Dear Editor,
I read Debra Chua’s The Death Penalty: Pragmatic and Moral Considerations published on September 12th with some disappointment. While I acknowledge her desire to further understand the role and significance of retributivist arguments in the moral justification of our judicial system, and applaud her suggestion of the removal of the mandatory clause of the death penalty, favouring an approach that would take important mitigating factors into account, I see her current reasons for support of the death penalty as misguided.

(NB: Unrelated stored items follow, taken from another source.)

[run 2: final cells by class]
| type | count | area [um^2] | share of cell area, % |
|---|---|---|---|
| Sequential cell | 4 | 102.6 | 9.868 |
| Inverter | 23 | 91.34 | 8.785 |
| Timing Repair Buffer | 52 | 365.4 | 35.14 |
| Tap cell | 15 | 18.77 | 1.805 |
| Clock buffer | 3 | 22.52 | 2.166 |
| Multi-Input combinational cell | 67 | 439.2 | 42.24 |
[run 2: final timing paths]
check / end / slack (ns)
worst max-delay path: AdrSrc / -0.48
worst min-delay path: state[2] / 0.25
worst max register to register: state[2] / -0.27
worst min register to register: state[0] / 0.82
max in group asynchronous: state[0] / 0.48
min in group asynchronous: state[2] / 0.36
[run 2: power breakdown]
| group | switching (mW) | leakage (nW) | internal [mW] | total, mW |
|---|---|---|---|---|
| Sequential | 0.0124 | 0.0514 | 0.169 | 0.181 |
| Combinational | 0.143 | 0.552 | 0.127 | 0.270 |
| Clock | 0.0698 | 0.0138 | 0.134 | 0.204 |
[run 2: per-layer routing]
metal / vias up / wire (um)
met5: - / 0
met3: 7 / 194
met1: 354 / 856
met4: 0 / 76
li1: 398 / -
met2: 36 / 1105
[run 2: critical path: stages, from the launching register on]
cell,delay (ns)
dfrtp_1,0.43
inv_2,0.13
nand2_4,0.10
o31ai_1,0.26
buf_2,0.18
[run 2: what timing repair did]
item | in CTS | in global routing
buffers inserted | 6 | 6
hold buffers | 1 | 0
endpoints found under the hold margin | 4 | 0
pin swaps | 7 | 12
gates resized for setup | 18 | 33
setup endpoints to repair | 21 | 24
`src/rtl/skinny_prng_pkg.sv`:
```
// Shared types, tap constants and the 17-step advance for the Skinny fresh-mask PRNG.
package skinny_prng_pkg;

    localparam int LFSR_W = 64;
    localparam int STEPS_PER_CLK = 17;

    localparam int TAP_0 = 63;
    localparam int TAP_1 = 62;
    localparam int TAP_2 = 60;
    localparam int TAP_3 = 59;

    // An all-zero LFSR would lock up, so a zero seed loads this instead.
    localparam logic [LFSR_W-1:0] ZERO_SEED_SUB = 64'h0000_0000_0000_0001;

    typedef enum logic [1:0] {
        ST_IDLE   = 2'd0,
        ST_WARMUP = 2'd1,
        ST_RUN    = 2'd2
    } prng_state_e;

    // x^64+x^63+x^61+x^60+1, Fibonacci form, feedback shifted in at bit 0.
    function automatic logic [LFSR_W-1:0] lfsr_step17(input logic [LFSR_W-1:0] s_in);
        logic [LFSR_W-1:0] s;
        logic              fb;
        s = s_in;
        for (int i = 0; i < STEPS_PER_CLK; i++) begin
            fb = s[TAP_0] ^ s[TAP_1] ^ s[TAP_2] ^ s[TAP_3];
            s  = {s[LFSR_W-2:0], fb};
        end
        return s;
    endfunction

endpackage

```
`src/rtl/skinny_fresh_lfsr_core.sv`:
```
// LFSR state register with seed load (zero-seed substituted) and 17-step advance.
module skinny_fresh_lfsr_core
    import skinny_prng_pkg::*;
(
    input  logic              clk,
    input  logic              rst,
    input  logic              load,
    input  logic [LFSR_W-1:0] load_val,
    input  logic              adv,
    output logic [LFSR_W-1:0] state
);

    logic [LFSR_W-1:0] lfsr_q;
    logic [LFSR_W-1:0] lfsr_d;

    // Load wins over advance so a reseed never mixes in an old-state step.
    always_comb begin
        lfsr_d = lfsr_q;
        if (load) begin
            lfsr_d = (load_val == '0) ? ZERO_SEED_SUB : load_val;
        end else if (adv) begin
            lfsr_d = lfsr_step17(lfsr_q);
        end
    end

    always_ff @(posedge clk or posedge rst) begin
        if (rst) begin
            lfsr_q <= '0;
        end else begin
            lfsr_q <= lfsr_d;
        end
    end

    assign state = lfsr_q;

endmodule

```
`src/rtl/skinny_sbox_fresh_prng.sv`:
```
// Fresh-mask source for the HPC2 Skinny S-box: seed handshake, warm-up, stall and reseed request.
module skinny_sbox_fresh_prng
    import skinny_prng_pkg::*;
#(
    parameter int FRESH_WIDTH     = 17,
    parameter int LFSR_WIDTH      = 64,
    parameter int WARMUP_CYCLES   = 8,
    parameter int RESEED_INTERVAL = 1024
) (
    input  logic                   clk,
    input  logic                   rst,
    input  logic [LFSR_WIDTH-1:0]  seed,
    input  logic                   seed_valid,
    output logic                   seed_ready,
    input  logic                   en,
    output logic [FRESH_WIDTH-1:0] Fresh,
    output logic                   fresh_valid,
    output logic                   reseed_req
);

    localparam logic [7:0]  WARM_LAST  = 8'(WARMUP_CYCLES - 1);
    localparam logic [15:0] RESEED_LIM = 16'(RESEED_INTERVAL);

    prng_state_e       state_q, state_d;
    logic [7:0]        warm_cnt_q, warm_cnt_d;
    logic [15:0]       run_cnt_q, run_cnt_d;
    logic              reseed_q, reseed_d;
    logic              load, adv, seed_fire;
    logic [LFSR_W-1:0] lfsr_state;

    function automatic logic [15:0] sat_inc(input logic [15:0] v);
        return (v >= RESEED_LIM) ? RESEED_LIM : v + 16'd1;
    endfunction

    assign seed_ready  = (state_q == ST_IDLE) || (state_q == ST_RUN);
    assign fresh_valid = (state_q == ST_RUN);
    assign reseed_req  = reseed_q;
    assign seed_fire   = seed_valid && seed_ready;

    always_comb begin
        state_d    = state_q;
        warm_cnt_d = warm_cnt_q;
        run_cnt_d  = run_cnt_q;
        reseed_d   = reseed_q;
        load       = 1'b0;
        adv        = 1'b0;
        case (state_q)
            ST_IDLE: begin
                if (seed_fire) begin
                    load       = 1'b1;
                    warm_cnt_d = '0;
                    state_d    = ST_WARMUP;
                end
            end
            ST_WARMUP: begin
                adv = 1'b1;
                if (warm_cnt_q == WARM_LAST) begin
                    warm_cnt_d = '0;
                    state_d    = ST_RUN;
                end else begin
                    warm_cnt_d = warm_cnt_q + 8'd1;
                end
            end
            ST_RUN: begin
                if (seed_fire) begin
                    load       = 1'b1;
                    warm_cnt_d = '0;
                    run_cnt_d  = '0;
                    reseed_d   = 1'b0;
                    state_d    = ST_WARMUP;
                end else if (en) begin
                    adv       = 1'b1;
                    run_cnt_d = sat_inc(run_cnt_q);
                    if (run_cnt_d == RESEED_LIM) begin
                        reseed_d = 1'b1;
                    end
                end
            end
            default: begin
                state_d = ST_IDLE;
            end
        endcase
    end

    always_ff @(posedge clk or posedge rst) begin
        if (rst) begin
            state_q    <= ST_IDLE;
            warm_cnt_q <= '0;
            run_cnt_q  <= '0;
            reseed_q   <= 1'b0;
        end else begin
            state_q    <= state_d;
            warm_cnt_q <= warm_cnt_d;
            run_cnt_q  <= run_cnt_d;
            reseed_q   <= reseed_d;
        end
    end

    skinny_fresh_lfsr_core u_core (
        .clk      (clk),
        .rst      (rst),
        .load     (load),
        .load_val (seed),
        .adv      (adv),
        .state    (lfsr_state)
    );

    // Once seeded, the state must never collapse to the lock-up value.
    always_ff @(posedge clk) begin
        if (!rst && state_q != ST_IDLE) begin
            assert (lfsr_state != '0);
        end
    end

    assign Fresh = lfsr_state[FRESH_WIDTH-1:0];

endmodule

```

Ms. Chua contends that the lack of statistical evidence to establish a negative causal relationship between crime rate and capital punishment “does not necessarily count against the argument for deterrence”. However, I ask, should the burden of proof not be on those who claim the effectiveness of the death penalty in deterring potential criminals, rather than on those who call for its abolishment? To give an analogy, if a scientist were to claim that eating large amounts of cheese were effective in curing cancer, would it not be his or her onus to provide evidence for this claim? While other scientists could effectively try to disprove it, the scientist who made the claim is first expected to demonstrate the truth of his or her statement. In the same way, it has been and always will be the burden of proponents of the death penalty to prove the method’s effectiveness; that it has been used for so many years across so many states in spite of the fact that, in Ms. Chua’s words, “there has been no empirical study, in Singapore or elsewhere, which conclusively demonstrates the causal link between the use of capital punishment and falling crime rates”, makes the necessity of such evidence even more apparent.
In making the deterrence argument for capital punishment from “a more common sense approach”, Ms. Chua suggests that the “finality and irrevocability” of death is definitely more likely to dissuade would-be criminals than the lack of freedom in lifetime imprisonment. Indeed, this may be the case. Yet she fails to see that it is exactly these attributes of death that should prevent us from considering capital punishment at all. Like hers, my argument also appeals to common sense. Most, if not all of us, would agree that humans are fallible—we make mistakes. No matter how hard we try, slip-ups still occur. And often we are told that this is okay, because we can try again. But when an individual is sentenced to death, and when the sentence has been carried out, there is no trying again. He or she is dead. No re-trial, no apologies, no compensation to loved ones can amount to the innocent life that was lost. And to what end? The supposed deterrence of potential criminals has yet to be proven. Even one mistake is one too many! While incarceration (especially for extended periods of time) is also difficult to compensate for, only death itself forecloses any meaningful attempt at reconciliation with the victim.
In sum, Ms. Chua states that her reasons for support of the continued use of the death penalty are pragmatic. Then I must question if supporting a form of punishment that has no conclusive proof of increased deterrence (or any at all) and which puts (even a small number of) innocent lives at risk is indeed the most practical and rational choice, especially when alternatives are clearly present.